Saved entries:
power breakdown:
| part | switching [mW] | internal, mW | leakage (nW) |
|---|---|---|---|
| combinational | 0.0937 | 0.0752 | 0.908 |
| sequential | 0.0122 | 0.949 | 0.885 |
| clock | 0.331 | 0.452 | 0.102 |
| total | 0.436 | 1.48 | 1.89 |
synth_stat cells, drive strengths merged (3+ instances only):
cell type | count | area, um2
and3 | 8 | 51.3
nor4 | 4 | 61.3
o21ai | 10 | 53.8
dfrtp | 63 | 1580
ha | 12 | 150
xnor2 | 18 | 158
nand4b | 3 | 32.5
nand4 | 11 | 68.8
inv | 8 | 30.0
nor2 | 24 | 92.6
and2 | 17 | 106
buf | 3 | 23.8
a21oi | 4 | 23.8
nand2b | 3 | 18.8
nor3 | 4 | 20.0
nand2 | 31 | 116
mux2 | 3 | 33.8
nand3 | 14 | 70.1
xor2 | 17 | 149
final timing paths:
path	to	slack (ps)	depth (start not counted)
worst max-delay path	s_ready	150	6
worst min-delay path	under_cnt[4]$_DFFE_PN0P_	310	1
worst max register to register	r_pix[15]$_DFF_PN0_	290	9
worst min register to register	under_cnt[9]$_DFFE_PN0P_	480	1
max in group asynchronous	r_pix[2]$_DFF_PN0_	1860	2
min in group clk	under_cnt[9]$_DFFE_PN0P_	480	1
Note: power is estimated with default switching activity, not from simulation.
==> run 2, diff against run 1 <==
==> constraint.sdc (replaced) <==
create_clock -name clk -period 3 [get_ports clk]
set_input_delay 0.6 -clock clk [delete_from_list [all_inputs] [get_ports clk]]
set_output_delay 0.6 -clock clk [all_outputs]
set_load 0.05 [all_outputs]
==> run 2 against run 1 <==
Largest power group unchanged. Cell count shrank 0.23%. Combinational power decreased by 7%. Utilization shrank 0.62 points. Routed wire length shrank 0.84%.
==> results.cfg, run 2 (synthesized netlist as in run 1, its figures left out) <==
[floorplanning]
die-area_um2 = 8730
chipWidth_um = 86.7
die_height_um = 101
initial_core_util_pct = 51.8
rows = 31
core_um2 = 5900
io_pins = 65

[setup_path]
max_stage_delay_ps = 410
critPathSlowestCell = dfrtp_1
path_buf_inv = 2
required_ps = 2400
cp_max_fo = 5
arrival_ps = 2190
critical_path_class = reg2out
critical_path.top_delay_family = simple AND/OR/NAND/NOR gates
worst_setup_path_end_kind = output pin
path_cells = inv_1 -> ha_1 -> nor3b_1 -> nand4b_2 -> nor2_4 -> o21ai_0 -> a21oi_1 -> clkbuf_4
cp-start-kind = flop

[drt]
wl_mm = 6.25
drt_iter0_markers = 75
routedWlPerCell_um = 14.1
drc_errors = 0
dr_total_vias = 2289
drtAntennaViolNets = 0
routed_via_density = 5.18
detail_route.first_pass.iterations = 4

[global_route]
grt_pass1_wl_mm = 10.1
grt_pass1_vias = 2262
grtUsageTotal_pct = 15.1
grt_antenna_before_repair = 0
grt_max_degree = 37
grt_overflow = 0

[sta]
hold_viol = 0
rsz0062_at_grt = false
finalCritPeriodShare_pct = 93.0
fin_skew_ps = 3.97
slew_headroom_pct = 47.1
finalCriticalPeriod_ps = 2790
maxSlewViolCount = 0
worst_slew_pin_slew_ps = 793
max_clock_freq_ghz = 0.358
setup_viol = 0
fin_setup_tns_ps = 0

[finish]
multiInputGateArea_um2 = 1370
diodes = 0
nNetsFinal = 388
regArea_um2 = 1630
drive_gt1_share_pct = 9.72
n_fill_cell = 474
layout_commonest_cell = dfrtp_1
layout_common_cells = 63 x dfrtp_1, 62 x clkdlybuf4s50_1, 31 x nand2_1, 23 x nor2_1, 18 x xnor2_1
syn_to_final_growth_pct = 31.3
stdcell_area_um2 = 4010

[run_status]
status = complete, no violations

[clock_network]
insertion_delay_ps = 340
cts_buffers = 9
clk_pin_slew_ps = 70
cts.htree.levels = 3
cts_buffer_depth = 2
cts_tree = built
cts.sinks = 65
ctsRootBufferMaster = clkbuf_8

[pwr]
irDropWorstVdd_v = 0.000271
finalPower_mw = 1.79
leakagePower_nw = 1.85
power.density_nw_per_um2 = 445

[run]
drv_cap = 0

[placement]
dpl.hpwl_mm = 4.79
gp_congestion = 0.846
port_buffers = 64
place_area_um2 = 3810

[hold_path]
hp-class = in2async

**PROBLEM**
Begin at the first line of the records above and restate each line word for word, stopping after the line with "1.48 | 1.89 |".

**ANSWER SPACE**
power breakdown:
| part | switching [mW] | internal, mW | leakage (nW) |
|---|---|---|---|
| combinational | 0.0937 | 0.0752 | 0.908 |
| sequential | 0.0122 | 0.949 | 0.885 |
| clock | 0.331 | 0.452 | 0.102 |
| total | 0.436 | 1.48 | 1.89 |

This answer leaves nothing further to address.